TASK TO COMPLETE: Using the entries that follow, collect the lines where the word "item" appears.

START DATA SHOWN

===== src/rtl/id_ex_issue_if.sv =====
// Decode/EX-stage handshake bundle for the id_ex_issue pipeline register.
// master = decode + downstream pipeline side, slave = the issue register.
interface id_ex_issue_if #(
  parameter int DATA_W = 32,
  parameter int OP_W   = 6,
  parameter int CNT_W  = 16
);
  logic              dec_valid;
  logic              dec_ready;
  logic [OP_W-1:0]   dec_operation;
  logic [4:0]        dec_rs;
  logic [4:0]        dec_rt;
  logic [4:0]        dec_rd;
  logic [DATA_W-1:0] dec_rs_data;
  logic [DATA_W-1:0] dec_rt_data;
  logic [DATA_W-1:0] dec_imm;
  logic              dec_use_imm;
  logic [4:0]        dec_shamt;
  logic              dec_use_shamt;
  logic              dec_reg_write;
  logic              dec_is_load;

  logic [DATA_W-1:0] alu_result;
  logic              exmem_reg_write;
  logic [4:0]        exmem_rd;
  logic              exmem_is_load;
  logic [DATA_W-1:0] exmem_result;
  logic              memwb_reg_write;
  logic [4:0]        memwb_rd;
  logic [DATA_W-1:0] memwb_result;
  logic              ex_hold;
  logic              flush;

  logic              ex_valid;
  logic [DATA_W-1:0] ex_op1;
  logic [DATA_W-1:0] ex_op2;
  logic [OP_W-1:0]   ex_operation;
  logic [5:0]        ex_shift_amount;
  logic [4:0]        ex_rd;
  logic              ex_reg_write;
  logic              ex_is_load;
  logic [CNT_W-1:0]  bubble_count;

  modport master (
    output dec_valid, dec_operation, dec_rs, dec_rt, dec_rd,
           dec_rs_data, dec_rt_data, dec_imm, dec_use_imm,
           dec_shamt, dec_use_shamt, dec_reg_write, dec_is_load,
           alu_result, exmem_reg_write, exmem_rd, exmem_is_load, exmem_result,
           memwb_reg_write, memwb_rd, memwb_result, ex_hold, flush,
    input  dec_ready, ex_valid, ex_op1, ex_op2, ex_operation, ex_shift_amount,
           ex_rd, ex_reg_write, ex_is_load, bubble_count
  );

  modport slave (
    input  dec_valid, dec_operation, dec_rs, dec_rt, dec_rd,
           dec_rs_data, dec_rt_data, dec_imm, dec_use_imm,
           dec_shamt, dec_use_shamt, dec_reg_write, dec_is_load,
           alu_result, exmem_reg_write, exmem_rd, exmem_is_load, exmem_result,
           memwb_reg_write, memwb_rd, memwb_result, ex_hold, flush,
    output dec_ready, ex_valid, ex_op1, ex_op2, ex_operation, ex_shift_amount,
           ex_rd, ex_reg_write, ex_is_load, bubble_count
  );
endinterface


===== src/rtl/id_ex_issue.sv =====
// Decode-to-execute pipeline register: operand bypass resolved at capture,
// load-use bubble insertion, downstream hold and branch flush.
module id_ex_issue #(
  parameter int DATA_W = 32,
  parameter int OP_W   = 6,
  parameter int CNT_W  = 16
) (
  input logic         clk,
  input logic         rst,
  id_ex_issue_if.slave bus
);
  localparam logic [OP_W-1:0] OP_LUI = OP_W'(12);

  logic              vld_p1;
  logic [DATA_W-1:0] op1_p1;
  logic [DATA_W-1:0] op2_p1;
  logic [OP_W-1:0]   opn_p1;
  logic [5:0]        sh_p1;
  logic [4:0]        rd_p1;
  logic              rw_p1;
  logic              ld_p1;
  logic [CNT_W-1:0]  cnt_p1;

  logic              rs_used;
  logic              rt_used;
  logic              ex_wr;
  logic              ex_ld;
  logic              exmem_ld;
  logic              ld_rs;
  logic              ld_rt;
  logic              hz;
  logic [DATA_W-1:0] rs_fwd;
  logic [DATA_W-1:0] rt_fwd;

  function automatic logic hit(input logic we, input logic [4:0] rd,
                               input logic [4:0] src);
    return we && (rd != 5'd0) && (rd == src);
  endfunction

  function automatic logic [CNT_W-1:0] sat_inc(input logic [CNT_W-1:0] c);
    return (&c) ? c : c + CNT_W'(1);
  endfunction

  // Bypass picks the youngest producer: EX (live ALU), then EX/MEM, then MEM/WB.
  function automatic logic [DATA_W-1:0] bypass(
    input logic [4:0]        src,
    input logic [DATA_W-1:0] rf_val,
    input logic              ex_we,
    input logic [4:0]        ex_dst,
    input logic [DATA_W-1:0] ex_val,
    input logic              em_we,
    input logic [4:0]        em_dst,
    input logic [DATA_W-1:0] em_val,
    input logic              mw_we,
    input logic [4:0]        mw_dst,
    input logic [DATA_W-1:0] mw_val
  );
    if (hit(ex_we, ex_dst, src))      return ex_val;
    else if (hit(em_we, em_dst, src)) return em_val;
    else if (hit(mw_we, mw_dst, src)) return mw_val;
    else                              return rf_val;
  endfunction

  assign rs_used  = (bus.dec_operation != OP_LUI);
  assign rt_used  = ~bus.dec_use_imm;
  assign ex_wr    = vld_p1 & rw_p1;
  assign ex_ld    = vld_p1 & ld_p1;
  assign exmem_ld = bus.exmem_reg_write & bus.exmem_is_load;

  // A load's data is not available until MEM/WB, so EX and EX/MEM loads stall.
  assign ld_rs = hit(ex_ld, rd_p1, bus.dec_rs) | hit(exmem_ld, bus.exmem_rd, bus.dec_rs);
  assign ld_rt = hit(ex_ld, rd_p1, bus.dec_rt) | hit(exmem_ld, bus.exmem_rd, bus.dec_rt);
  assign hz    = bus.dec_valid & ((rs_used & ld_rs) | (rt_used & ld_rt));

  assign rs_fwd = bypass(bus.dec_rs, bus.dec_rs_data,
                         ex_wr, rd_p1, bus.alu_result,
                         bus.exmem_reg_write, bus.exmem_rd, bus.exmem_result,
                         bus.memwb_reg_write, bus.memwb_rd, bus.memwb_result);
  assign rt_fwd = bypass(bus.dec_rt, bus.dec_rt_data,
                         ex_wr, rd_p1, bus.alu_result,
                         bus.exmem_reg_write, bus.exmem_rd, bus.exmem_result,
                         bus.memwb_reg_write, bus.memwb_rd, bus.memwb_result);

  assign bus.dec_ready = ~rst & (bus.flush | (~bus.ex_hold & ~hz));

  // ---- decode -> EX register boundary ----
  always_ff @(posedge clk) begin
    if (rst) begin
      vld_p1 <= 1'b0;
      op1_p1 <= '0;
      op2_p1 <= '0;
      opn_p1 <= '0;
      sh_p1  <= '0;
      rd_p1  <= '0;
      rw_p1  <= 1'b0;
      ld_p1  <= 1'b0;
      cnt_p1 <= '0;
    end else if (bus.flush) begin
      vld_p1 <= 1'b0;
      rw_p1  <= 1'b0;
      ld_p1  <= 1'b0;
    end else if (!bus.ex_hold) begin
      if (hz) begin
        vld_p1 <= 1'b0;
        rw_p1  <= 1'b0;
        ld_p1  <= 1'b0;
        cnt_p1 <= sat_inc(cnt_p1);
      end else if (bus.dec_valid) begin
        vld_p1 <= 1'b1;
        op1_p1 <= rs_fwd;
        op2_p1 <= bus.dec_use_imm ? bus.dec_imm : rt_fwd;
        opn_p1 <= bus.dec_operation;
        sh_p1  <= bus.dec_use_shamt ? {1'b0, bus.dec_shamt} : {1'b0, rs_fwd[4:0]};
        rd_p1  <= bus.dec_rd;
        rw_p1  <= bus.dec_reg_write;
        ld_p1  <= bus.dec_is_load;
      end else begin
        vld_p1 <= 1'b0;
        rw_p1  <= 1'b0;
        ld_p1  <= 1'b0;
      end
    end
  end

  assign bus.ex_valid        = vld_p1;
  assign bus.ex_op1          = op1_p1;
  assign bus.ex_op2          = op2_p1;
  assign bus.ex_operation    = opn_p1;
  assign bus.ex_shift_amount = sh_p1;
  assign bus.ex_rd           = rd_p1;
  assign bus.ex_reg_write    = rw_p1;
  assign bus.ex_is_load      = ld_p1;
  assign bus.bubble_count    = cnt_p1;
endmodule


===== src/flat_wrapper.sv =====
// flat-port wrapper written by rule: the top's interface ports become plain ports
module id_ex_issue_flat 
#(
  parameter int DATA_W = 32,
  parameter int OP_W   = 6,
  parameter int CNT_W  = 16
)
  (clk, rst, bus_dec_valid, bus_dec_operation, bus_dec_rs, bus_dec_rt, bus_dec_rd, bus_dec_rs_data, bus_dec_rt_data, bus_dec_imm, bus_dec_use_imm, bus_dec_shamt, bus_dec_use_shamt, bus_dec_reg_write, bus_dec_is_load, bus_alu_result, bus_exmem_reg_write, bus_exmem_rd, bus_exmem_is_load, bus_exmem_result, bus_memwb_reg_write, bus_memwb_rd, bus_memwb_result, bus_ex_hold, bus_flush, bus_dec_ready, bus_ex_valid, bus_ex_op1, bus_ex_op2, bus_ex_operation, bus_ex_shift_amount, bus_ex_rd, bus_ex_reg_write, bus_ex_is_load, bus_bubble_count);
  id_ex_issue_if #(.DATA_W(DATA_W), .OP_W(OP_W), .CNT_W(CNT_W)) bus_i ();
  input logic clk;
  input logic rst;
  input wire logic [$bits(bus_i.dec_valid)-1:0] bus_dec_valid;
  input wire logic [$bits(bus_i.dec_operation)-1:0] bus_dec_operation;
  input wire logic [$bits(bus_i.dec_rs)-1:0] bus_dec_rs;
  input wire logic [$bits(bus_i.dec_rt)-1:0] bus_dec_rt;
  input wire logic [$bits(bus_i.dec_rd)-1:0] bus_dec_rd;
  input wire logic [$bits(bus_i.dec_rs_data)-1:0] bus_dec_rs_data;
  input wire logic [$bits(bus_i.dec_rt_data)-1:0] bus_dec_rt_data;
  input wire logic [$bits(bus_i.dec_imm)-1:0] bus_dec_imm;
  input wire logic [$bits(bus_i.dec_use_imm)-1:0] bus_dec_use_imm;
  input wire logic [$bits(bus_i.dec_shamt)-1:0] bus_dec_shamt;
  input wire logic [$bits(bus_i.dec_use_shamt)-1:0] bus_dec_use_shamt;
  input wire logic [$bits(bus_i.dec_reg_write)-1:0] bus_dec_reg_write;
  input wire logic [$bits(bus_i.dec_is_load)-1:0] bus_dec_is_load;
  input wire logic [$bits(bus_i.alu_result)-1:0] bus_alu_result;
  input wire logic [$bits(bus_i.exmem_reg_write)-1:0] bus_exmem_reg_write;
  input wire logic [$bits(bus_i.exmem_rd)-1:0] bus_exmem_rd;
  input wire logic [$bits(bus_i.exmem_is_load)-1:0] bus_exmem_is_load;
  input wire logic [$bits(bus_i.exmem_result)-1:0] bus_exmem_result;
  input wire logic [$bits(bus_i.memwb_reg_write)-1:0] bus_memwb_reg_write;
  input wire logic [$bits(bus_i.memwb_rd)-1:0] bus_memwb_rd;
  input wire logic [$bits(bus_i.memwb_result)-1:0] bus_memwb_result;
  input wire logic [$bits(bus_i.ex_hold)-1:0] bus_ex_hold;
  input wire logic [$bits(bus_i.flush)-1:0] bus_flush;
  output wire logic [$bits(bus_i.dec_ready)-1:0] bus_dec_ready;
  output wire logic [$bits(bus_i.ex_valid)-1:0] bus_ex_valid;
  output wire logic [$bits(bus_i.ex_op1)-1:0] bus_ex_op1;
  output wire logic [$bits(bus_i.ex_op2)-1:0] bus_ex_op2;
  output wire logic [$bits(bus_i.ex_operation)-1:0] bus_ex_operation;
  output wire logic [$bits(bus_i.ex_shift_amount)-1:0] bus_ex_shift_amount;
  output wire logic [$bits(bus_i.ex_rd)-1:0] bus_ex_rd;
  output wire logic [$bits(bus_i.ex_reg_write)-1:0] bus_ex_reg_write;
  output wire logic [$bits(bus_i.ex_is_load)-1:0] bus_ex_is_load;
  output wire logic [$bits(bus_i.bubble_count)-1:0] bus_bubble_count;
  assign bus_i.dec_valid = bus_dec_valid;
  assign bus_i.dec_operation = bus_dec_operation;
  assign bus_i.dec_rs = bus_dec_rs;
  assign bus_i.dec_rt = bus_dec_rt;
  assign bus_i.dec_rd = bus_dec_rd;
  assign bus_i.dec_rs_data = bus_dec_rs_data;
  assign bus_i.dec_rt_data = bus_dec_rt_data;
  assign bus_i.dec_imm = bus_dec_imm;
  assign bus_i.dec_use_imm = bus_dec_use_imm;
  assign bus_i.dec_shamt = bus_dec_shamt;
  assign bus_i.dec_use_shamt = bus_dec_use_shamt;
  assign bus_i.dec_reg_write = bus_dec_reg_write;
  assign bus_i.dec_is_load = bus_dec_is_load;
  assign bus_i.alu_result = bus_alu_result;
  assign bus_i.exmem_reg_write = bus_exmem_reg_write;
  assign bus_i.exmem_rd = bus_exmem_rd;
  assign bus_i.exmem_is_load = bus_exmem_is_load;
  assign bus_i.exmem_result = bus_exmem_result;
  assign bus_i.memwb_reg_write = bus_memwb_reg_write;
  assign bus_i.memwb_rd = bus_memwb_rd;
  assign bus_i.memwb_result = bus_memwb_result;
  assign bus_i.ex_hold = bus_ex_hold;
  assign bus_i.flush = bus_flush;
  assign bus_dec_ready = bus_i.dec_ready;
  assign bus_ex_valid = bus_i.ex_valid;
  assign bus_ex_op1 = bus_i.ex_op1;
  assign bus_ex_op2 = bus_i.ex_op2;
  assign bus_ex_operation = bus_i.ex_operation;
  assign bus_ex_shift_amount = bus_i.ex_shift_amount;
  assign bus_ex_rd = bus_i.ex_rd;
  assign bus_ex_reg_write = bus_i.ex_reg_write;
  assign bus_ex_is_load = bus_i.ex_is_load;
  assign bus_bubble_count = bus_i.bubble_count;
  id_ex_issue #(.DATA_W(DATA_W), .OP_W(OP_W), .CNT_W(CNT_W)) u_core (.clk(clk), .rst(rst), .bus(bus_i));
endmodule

END DATA SHOWN
START DATA SHOWN

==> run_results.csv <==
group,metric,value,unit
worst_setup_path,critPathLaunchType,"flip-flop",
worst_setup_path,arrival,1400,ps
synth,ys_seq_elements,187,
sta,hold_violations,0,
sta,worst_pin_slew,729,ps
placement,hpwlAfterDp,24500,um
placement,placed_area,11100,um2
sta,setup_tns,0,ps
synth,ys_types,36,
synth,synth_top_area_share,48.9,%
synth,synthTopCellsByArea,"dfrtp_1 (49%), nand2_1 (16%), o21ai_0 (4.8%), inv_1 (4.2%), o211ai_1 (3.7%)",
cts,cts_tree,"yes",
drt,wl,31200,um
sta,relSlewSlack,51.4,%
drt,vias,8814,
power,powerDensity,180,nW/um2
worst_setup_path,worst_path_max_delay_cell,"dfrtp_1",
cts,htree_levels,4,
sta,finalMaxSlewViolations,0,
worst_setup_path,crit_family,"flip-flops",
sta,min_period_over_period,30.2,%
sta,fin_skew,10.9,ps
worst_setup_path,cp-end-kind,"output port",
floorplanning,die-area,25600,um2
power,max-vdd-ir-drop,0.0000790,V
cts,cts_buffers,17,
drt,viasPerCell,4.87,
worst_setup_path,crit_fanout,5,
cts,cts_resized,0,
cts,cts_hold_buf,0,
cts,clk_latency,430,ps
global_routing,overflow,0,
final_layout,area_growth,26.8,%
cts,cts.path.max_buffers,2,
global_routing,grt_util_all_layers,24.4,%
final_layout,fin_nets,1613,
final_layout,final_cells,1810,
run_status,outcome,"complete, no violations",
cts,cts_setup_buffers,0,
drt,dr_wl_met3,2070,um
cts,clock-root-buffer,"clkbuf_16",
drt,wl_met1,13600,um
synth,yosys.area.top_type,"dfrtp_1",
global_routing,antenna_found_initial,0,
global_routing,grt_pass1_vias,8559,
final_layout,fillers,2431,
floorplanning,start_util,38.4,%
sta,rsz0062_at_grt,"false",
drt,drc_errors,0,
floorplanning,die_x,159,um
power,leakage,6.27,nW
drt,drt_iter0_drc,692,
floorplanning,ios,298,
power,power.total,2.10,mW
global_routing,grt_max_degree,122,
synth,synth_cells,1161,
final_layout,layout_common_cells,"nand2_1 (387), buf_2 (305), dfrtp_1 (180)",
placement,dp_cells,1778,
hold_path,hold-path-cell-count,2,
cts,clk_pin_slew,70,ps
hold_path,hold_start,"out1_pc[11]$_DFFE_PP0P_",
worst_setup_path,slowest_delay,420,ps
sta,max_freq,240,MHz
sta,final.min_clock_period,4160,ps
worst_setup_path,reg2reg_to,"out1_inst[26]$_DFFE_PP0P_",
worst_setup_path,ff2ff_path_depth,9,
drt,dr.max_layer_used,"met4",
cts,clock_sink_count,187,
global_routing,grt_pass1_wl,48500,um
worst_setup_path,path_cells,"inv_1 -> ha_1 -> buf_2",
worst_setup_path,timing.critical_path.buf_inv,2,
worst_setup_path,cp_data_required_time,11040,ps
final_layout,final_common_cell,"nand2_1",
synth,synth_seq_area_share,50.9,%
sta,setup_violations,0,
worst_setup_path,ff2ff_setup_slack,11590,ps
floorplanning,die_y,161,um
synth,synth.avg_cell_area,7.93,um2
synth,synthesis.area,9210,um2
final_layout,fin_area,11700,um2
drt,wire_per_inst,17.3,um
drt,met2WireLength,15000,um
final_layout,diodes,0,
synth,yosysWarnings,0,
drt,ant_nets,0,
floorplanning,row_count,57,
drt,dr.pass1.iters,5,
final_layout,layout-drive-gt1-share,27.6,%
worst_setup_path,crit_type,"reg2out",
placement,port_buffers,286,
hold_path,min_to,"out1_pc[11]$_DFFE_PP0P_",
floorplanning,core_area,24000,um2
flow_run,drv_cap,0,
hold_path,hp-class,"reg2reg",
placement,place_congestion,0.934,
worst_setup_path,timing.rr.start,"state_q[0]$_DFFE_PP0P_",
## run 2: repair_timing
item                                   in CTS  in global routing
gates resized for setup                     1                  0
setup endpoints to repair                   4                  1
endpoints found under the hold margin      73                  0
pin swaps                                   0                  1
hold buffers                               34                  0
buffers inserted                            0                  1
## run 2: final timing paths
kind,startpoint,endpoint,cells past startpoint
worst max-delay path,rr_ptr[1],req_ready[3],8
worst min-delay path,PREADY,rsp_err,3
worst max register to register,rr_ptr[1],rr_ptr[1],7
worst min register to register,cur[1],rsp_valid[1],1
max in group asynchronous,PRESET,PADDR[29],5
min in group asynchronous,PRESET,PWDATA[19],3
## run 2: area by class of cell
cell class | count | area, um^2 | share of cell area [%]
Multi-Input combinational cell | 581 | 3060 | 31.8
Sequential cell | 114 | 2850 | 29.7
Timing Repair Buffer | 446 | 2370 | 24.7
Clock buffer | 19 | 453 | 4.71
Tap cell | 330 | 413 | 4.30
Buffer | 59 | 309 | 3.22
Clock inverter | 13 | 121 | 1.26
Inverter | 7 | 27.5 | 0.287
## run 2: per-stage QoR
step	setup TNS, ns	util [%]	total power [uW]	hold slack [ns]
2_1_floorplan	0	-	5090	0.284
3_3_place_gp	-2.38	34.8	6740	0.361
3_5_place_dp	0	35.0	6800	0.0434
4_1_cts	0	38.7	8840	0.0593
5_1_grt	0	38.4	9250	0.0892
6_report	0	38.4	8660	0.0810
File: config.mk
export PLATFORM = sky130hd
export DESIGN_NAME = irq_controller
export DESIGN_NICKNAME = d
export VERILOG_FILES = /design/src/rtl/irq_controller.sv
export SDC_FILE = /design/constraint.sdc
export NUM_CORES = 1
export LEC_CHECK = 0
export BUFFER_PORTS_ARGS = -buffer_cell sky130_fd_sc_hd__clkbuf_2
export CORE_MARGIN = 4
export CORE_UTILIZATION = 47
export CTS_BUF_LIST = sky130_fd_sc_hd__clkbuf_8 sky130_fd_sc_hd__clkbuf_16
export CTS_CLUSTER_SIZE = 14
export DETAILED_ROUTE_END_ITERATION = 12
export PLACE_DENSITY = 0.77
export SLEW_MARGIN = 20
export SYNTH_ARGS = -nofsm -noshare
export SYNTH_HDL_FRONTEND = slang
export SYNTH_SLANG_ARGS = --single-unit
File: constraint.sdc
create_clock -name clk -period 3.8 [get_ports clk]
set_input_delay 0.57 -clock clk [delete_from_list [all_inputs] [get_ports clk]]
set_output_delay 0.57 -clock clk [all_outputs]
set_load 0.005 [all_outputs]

END DATA SHOWN
START DATA SHOWN

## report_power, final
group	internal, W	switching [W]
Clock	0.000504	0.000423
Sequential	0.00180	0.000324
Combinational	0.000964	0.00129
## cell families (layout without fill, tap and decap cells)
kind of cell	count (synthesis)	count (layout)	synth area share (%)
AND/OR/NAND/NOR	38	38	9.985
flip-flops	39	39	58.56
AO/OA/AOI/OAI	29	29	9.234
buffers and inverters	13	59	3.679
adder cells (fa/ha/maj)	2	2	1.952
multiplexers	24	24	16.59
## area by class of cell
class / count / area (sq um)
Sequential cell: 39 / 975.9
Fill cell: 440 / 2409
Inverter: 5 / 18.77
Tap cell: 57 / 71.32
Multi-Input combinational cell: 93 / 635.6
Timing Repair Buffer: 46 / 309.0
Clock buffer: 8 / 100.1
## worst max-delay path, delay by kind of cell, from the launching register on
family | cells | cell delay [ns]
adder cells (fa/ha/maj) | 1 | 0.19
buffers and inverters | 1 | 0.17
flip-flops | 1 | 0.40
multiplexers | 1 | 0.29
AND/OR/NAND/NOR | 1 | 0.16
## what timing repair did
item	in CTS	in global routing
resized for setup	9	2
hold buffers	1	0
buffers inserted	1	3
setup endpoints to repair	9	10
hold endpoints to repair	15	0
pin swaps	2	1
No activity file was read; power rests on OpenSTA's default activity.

END DATA SHOWN

WORKED SOLUTION:
item                                   in CTS  in global routing
item	in CTS	in global routing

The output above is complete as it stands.